Американский исследователь Роберт Конрад, опровергая вымыслы сторонников рабства, утверждающих, что Бразилия была раем для рабов (Degler C. N. Op. cit., p. 35), пишет: «После длительного, трудного путешествия раб прибывал в чуждую и враждебную для него страну, в которой господствовала экономическая и правовая система, обычаи и предрассудки, возникшие не для удовлетворения его потребностей и тем более наслаждений и даже не для того, чтобы способствовать его личному выживанию. Его доставляли в Бразилию для работы, для производства товаров, предназначенных на экспорт в Европу, и он был разменной монетой в этом процессе. Он был инструментом производства в первую очередь, и только в виде исключения – человеческим существом, обращенным в христианство, хотя работорговля и рабство очень часто оправдывались обращением в христианство язычников, что выдавалось за положительное следствие невольничества. Если к рабу относились с человеческой добротой, это было исключением из правила. Но в более широкой экономической и социальной схеме вещей он был орудием, которое держали с наименьшими издержками…
Он был вьючным животным, объектом инвестиции и торговли, строкой в бухгалтерской книге. Раб представлял ценность, „ходячую“ собственность, которой можно было торговать, которую можно было заложить, сбывать с торгов, обменивать посредством объявлений в ежедневной прессе, закрывать, как скот, на ночь, посылать, как портящийся товар, по самой низкой цене, добиваться от пего послушания и работы, как от мула или быка» (History of Latin American Civilisation, v. 2. London, 1967, p. 207).
Карл Н. Деглер решительно опровергает мнение Ф. Танненбаума о якобы благотворном влиянии католической церкви в Бразилии на рабов. Как и в Соединенных Штатах, пишет он, религия использовалась церковью в Бразилии для поддержки рабства, а не его ослабления. Священники заверяли плантаторов: «Исповедь – это противоядие восстанию, ибо исповедник учит раба, что его владелец подобен отцу, которого он обязан любить, уважать и слушаться» (Degler С. N. Op. cit., p. 35).
Церковь была в Бразилии одним из крупнейших рабовладельцев.
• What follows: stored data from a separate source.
Context: an optimization exercise on an open-source flow, tuned for small area, a short achievable clock period and few clock cycles per item. The choices shown serve that exercise and are no tape-out recipe. RTL that was checked went through simulation tests only; none was proved equivalent to the original. Function not checked in runs 1 to 6: the RTL went through the layout flow alone. Power is estimated from default activity; no workload was simulated.

<file path="flow/design.v">
`timescale 1ns / 1ps
module time_based_processor(
    input           clk,             
    input           rst_n,           
    input  [7:0]    data_in,         
    input  [2:0]    opcode,          
    input           data_valid,      
    output [15:0]   data_out,        
    output          data_ready,      
    output [3:0]    status_flags     
);
    localparam OP_NOP     = 3'b000;
    localparam OP_ADD     = 3'b001;
    localparam OP_SUB     = 3'b010;
    localparam OP_MUL     = 3'b011;
    localparam OP_SHIFT   = 3'b100;
    localparam OP_FILTER  = 3'b101;
    localparam OP_INVERT  = 3'b110;
    localparam OP_COMPARE = 3'b111;
    reg        wait_b;        
    reg        busy;          
    reg        ready;         
    reg [7:0]  x;             
    reg [2:0]  op;            
    reg [15:0] result;
    reg        flag_ovf;
    reg        flag_zero;
    wire idle = ~(wait_b | busy | ready);
    wire [7:0] b = data_in;
    function [10:0] radd;    
        input [9:0] p, q;
        input       ci;
        integer i;
        reg cy;
        begin
            cy = ci;
            for (i = 0; i < 10; i = i + 1) begin
                radd[i] = p[i] ^ q[i] ^ cy;
                cy = (p[i] & q[i]) | (cy & (p[i] ^ q[i]));
            end
            radd[10] = cy;
        end
    endfunction
    wire [10:0] a3s = radd({2'b00, x}, {1'b0, x, 1'b0}, 1'b0);
    wire [1:0]  d   = wait_b ? b[1:0] : result[1:0];
    reg  [9:0]  pp;
    always @(*) begin
        case (d)
            2'd0: pp = 10'd0;
            2'd1: pp = {2'b00, x};
            2'd2: pp = {1'b0, x, 1'b0};
            default: pp = a3s[9:0];
        endcase
    end
    wire [15:0] mfirst = {pp, b[7:2]};
    wire [10:0] msum   = radd({2'b00, result[15:8]}, pp, 1'b0);
    wire [15:0] mstep  = {msum[9:0], result[7:2]};
    wire       sub = (op == OP_SUB) || (op == OP_COMPARE);
    wire [7:0] y   = b ^ {8{sub}};
    wire [10:0] sums = radd({2'b00, x}, {2'b00, y}, sub);
    wire       c   = sums[8];              
    wire       eq  = &(x ^ ~b);
    wire [2:0] s   = b[2:0];
    wire [2:0] rl  = b[3] ? -s : s;        
    wire [7:0] r1  = rl[0] ? {x[6:0], x[7]} : x;
    wire [7:0] r2  = rl[1] ? {r1[5:0], r1[7:6]} : r1;
    wire [7:0] r3  = rl[2] ? {r2[3:0], r2[7:4]} : r2;
    wire [7:0] keep_l = 8'hFF << s;
    wire [7:0] keep_r = 8'hFF >> s;
    wire [7:0] shifted = r3 & (b[3] ? keep_r : keep_l);
    reg [15:0] alu;
    reg        alu_ovf, alu_zero;
    always @(*) begin
        alu = 16'h0000; alu_ovf = 1'b0; alu_zero = 1'b0;
        case (op)
            OP_ADD:     begin alu[7:0] = sums[7:0]; alu_ovf = c;  alu_zero = ~|(x | b); end
            OP_SUB:     begin alu[7:0] = sums[7:0]; alu_ovf = ~c; alu_zero = eq; end
            OP_MUL:     begin alu = mfirst; alu_zero = ~|x | ~|b; end
            OP_SHIFT:   alu[7:0] = shifted;
            OP_FILTER:  alu[7:0] = x & b;
            OP_COMPARE: begin alu[1:0] = {~c, c & ~eq}; alu_zero = eq; end
            default:    alu = 16'h0000;
        endcase
    end
    always @(posedge clk or negedge rst_n) begin
        if (!rst_n) begin
            wait_b <= 1'b0;
            busy   <= 1'b0;
            ready  <= 1'b0;
        end else begin
            if (idle && data_valid) begin
                if (opcode == OP_NOP || opcode == OP_INVERT) ready <= 1'b1;
                else wait_b <= 1'b1;
            end
            if (wait_b && data_valid) begin
                wait_b <= 1'b0;
                if (op == OP_MUL) busy <= 1'b1;
                else ready <= 1'b1;
            end
            if (busy && !op[1]) begin
                busy  <= 1'b0;
                ready <= 1'b1;
            end
            if (ready && data_valid) ready <= 1'b0;
        end
    end
    always @(posedge clk) begin
        if (idle) begin
            x         <= data_in;
            op        <= opcode;
            result    <= {8'h00, data_in ^ {8{opcode == OP_INVERT}}};
            flag_ovf  <= 1'b0;
            flag_zero <= 1'b0;
        end
        if (wait_b) begin
            flag_ovf  <= alu_ovf;
            flag_zero <= alu_zero;
            result    <= alu;
        end
        if (busy) begin
            op     <= op - 3'd1;
            result <= mstep;
        end
    end
    assign data_out     = result;
    assign data_ready   = ready;
    assign status_flags = {flag_ovf, flag_zero, 1'b0, ready};
endmodule
</file>
<file path="flow/run.sh">
#!/bin/bash
# synth_recipe.tcl (not shown) runs the flow's synth.tcl, then flattens the netlist and writes it again
# the make line also repeats each setting of config.mk as NAME=value (left out here)
make -C /OpenROAD-flow-scripts/flow DESIGN_CONFIG=/design/flow/config.mk WORK_HOME=/design/flow/orfs CLKGATE_MAP_FILE= SYNTH_SCRIPT=/design/flow/synth_recipe.tcl finish
</file>
<file path="flow/config.mk">
export PLATFORM = sky130hd
export DESIGN_NAME = time_based_processor
export DESIGN_NICKNAME = time_based_processor
export VERILOG_FILES = /design/flow/design.v
export SDC_FILE = /design/flow/constraint.sdc
export NUM_CORES = 4
export LEC_CHECK = 0
export CAP_MARGIN = 20
export CORE_MARGIN = 2
export CORE_UTILIZATION = 40
export SETUP_SLACK_MARGIN = 2
export SLEW_MARGIN = 20
</file>
<file path="flow/constraint.sdc">
create_clock -name core_clock -period 5.5 [get_ports {clk}]
set_input_delay 1.1000 -clock core_clock [delete_from_list [all_inputs] [get_ports {clk}]]
set_output_delay 1.1000 -clock core_clock [all_outputs]
set_load 0.01 [all_outputs]
</file>
==> results of run 1 <==
worst max-delay path: stages:
cell and delay [ns]:
buf_8 0.10, buf_6 0.11, clkinv_4 0.06, nor3_4 0.04, a31oi_2 0.17, o21ai_2 0.09
fa_2 0.35, fa_2 0.34, fa_2 0.35, fa_2 0.35, fa_2 0.35, fa_2 0.34
inv_2 0.06, fa_1 0.39, a22o_1 0.24
routing by layer:
layer  vias to the layer above  wire (um)  share of wire [%]
met1                      1481       4290                 41
met2                       187       4990                 48
met3                        36        918                8.8
li1                       1389          -                  -
met5                         -          0                  0
met4                         0        261                2.5
layout by cell type (no fill, tap or decap), drive strengths merged, types with 5 or more instances in the layout:
cell and n:
fa 20, nand2 30, nand3 9, o22ai 10, a21oi 18, buf 34, clkbuf 6, mux2i 20
clkinv 5, inv 30, o21ai 15, a22oi 5, o211ai 5, a211oi 7, nor3 7, nor2 20
mux4 5, edfxtp 29, clkdlybuf4s50 31, xnor2 16, ha 33
kinds of logic (layout without fill, tap and decap cells):
| kind of cell | count (synthesis) | count (layout) | synth area share, % |
|---|---|---|---|
| other | 1 | 1 | 0.106 |
| buffers and inverters | 59 | 107 | 7.10 |
| AND/OR/NAND/NOR | 87 | 87 | 11.6 |
| flip-flops | 32 | 32 | 26.8 |
| adder cells (fa/ha/maj) | 53 | 53 | 23.1 |
| XOR/XNOR | 17 | 17 | 4.22 |
| multiplexers | 29 | 29 | 11.0 |
| AO/OA/AOI/OAI | 83 | 83 | 16.0 |
stage by stage:
stage               hold WS (ns)  power (mW)  area (um^2)
CTS                        0.614        2.40         4400
global route               0.653        2.63         4420
global placement           0.572        2.01         4060
detailed placement         0.596        2.05         4060
finish                     0.607        2.43         4420
floorplan                  0.521        1.54         3640
how the worst max path moves through the flow:
stage                     startpoint         end  cells after the start
after floorplan           data_in[0]  result[13]                     15
after global placement    data_in[1]  result[13]                     13
after detailed placement  data_in[0]   result[0]                     15
after CTS                 data_in[0]  result[13]                     15
after global routing      data_in[0]  result[13]                     15
final                     data_in[0]  result[13]                     15
sequential cells by signal, indices dropped and copies added (netlist names):
| register | count |
|---|---|
| op | 3 |
| busy | 1 |
| flag_ovf | 1 |
| flag_zero | 1 |
| wait_b | 1 |
| x | 8 |
| ready | 1 |
| result | 16 |
power by group through the flow:
stage          registers [mW]  logic [mW]  clock network [mW]
2_1_floorplan           0.531        1.01                   0
3_3_place_gp            0.569        1.44                   0
3_5_place_dp            0.567        1.48                   0
4_1_cts                 0.558        1.64               0.204
5_1_grt                 0.577        1.84               0.213
6_report                0.560        1.67               0.197
final cells by class:
class                      instances  area (um^2)
inverter                          34          136
sequential                        32          947
multi-input combinational        270         2530
timing repair buffer              65          581
clock buffer                       6         82.6
fill                             797         4220
tap                              108          135
clock inverter                     2         10.0
timing repair:
item | in CTS | in global routing
endpoints found under the hold margin | 0 | 0
setup endpoints to repair | 15 | 13
setup buffers | 18 | 0
gates resized for setup | 42 | 7
hold buffers | 0 | 0
pin swaps | 4 | 1
==> results_dict.tcl, run 1 <==
set metrics [dict create \
    end_kind "register" \
    drc 0 \
    period_share_pct 79.8 \
    ios 35 \
    synth_top_area_share_pct 24.7 \
    tightest_slew_ns 0.861 \
    finalSetupViolCount 0 \
    synth_seq_cells 32 \
    grt_pass1_wl_mm 17.0 \
    synth.most_common_cell "ha_1" \
    rrSetupSlack_ns 1.20 \
    crit_type "input pin to register" \
    vias_per_cell 5.98 \
    ys_types 60 \
    syn_nets 428 \
    intPower_mw 1.29 \
    syn_avg_cell_area_um2 9.76 \
    firstDrtPassIters 5 \
    powerDensity_nw_per_um2 550 \
    synthTopCellsByArea "edfxtp_1 (25%), ha_1 (12%), fa_1 (11%)" \
    p_leak_nw 1.71 \
    overflow 0 \
    clock_sinks 32 \
    cts_tree "built" \
    synthArstFlopShare_pct 9.38 \
    fmax_mhz 228 \
    busiest_layer "met2" \
    cp_data_required_time_ns 5.55 \
    reg2reg_from "op[0]" \
    grt_pass1_vias 3126 \
    postSynthCellCount 361 \
    drv_slew 0 \
    final-hold-violation-count 0 \
    finalWorstSetupSlack_ns 1.11 \
    arrival_ns 4.44 \
    synth_edf_count 29 \
    antenna_found_initial 0 \
    met1_usage_pct 30.2 \
    fin_cells 517 \
    yosysWarnings 1 \
    vias 3093 \
    core_um2 8640 \
    drive_above_1_share_pct 25.2 \
    outcome "no timing/DRC/antenna violations" \
    n_antenna_cell 0 \
    antenna_left 0 \
    cts-htree-levels 2 \
    clock_latency_ns 0.29 \
    die-width_um 97.9 \
    ys.flop_type "edfxtp_1" \
    numPortBuffers 33 \
    num_rows 34 \
    ys_seq_area_share_pct 26.8 \
    cts_made_buffers 5 \
    min_from "result[5]" \
    grt_max_degree 28 \
    drv_cap 0 \
    die_height_um 97.9 \
    clockRootBuffer "clkbuf_8" \
    path_clk_slew_ns 0.07 \
    holdPathStages 2 \
    postLayoutCoreUtil_pct 51.2 \
    ir_worst_vdd_v 0.000247 \
    clk_path_buf_depth 2 \
    ff2ff_path_depth 15 \
    seqPwrFrac_pct 23.0 \
    place_congestion 0.984 \
    die_area_um2 9580 \
    hold_class "register to register" \
    critPathLaunchType "input pin" \
    dr.first_iter.drc_count 275 \
    wl_per_cell_um 20.2 \
    synth_area_um2 3520 \
    synth_common_cells "ha_1 (33), inv_1 (31), nand2_1 (30)" \
    syn2layout_area_growth_pct 25.3 \
    p_comb_share_pct 68.9 \
    cp_max_fo 3 \
    hold_end "result[3]" \
    dp_hpwl_mm 7.83 \
    pwr-share-clk_pct 8.1 \
    r2r_end "result[0]" \
    layout.nets 475 \
    start_util_pct 40.8 \
    swShare_pct 46.8 \
    min_period_ns 4.39 \
    use_met3_pct 2.93 \
    dpl.cell_count 491 \
    track_usage_pct 22.4 \
    rsz0062_at_grt "yes" \
    p_sw_mw 1.14 \
    wirelength_mm 10.5 \
    grtUsageMet2_pct 37.6 \
    synth_top_area_cell "edfxtp_1" \
    setup-tns-final_ns 0 \
    finalClockSkew_ns 0.00453 \
    place_ws_ns 0.206 \
    slew_headroom_pct 42.4 \
]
Так, иезуитская латифундия Санта-Круз в 1768 г. имела 1205 рабов, в монастыре Дестерро в Баии при 74 монахинях состояло 400 рабов, монастырь в Олинде имел свыше 100 рабов (Bastide R. Les religions africaines ou Brasil. Paris, 1960, p. 72, 156) и т. д. Церковники относились к своим рабам не менее жестоко, чем другие рабовладельцы. Известны случаи убийства рабов монахами. Часто монахи силой заставляли мулаток выходить замуж за негров: «темное» потомство ценилось больше, чем «светлое».
Развлекаются
В энженио (на сахарных заводах) и фазендах (плантациях) церковь стала придатком «casa grande» – господского дома, рядом с которым она возводилась. Часто на плантациях в роли священника выступал один из сыновей плантатора. Согласно традиции, первый сын плантатора получал в наследство собственность отца, второй поступал на службу в колониальную администрацию, а третий становился священником «padretio» – «батюшкой-дядей». Естественно, что такой «батюшка-дядя» всегда стоял на стороне своих родственников-плантаторов и заботился об укреплении рабовладельческой системы.
Комментируя зависимость церковников от плантаторов, Жильберто Фрейри пишет: «В колониальный период в Бразилии церковь никогда не была действительно могущественной силой: не было ни влиятельного духовенства, ни властолюбивых епископов. Каждый сахарный плантатор, хотя и преданный католик, был вроде Филиппа II по отношению к церкви, считая себя более могущественным, чем епископы или аббаты» (Freyre G. Brasil, an Interpretation. New York, 1945, p. 39).
Рабов ввозили в Бразилию из различных частей Африки, они принадлежали ко многим народностям, исповедовали свои культы, немало среди них было и последователей ислама. Бразилия оказывалась для них гигантским горнилом, в котором их верования смешивались с примитивным католицизмом, проповедуемым настоятелями рабовладельческих латифундий. В результате получалось новое варево – продукт религиозного синкретизма. Его первым исследователем был врач Нина Родригеш, работа которого о фетишистском анимизме в Баии впервые появилась в 1900 г. сначала на французском, а затем на португальском языках.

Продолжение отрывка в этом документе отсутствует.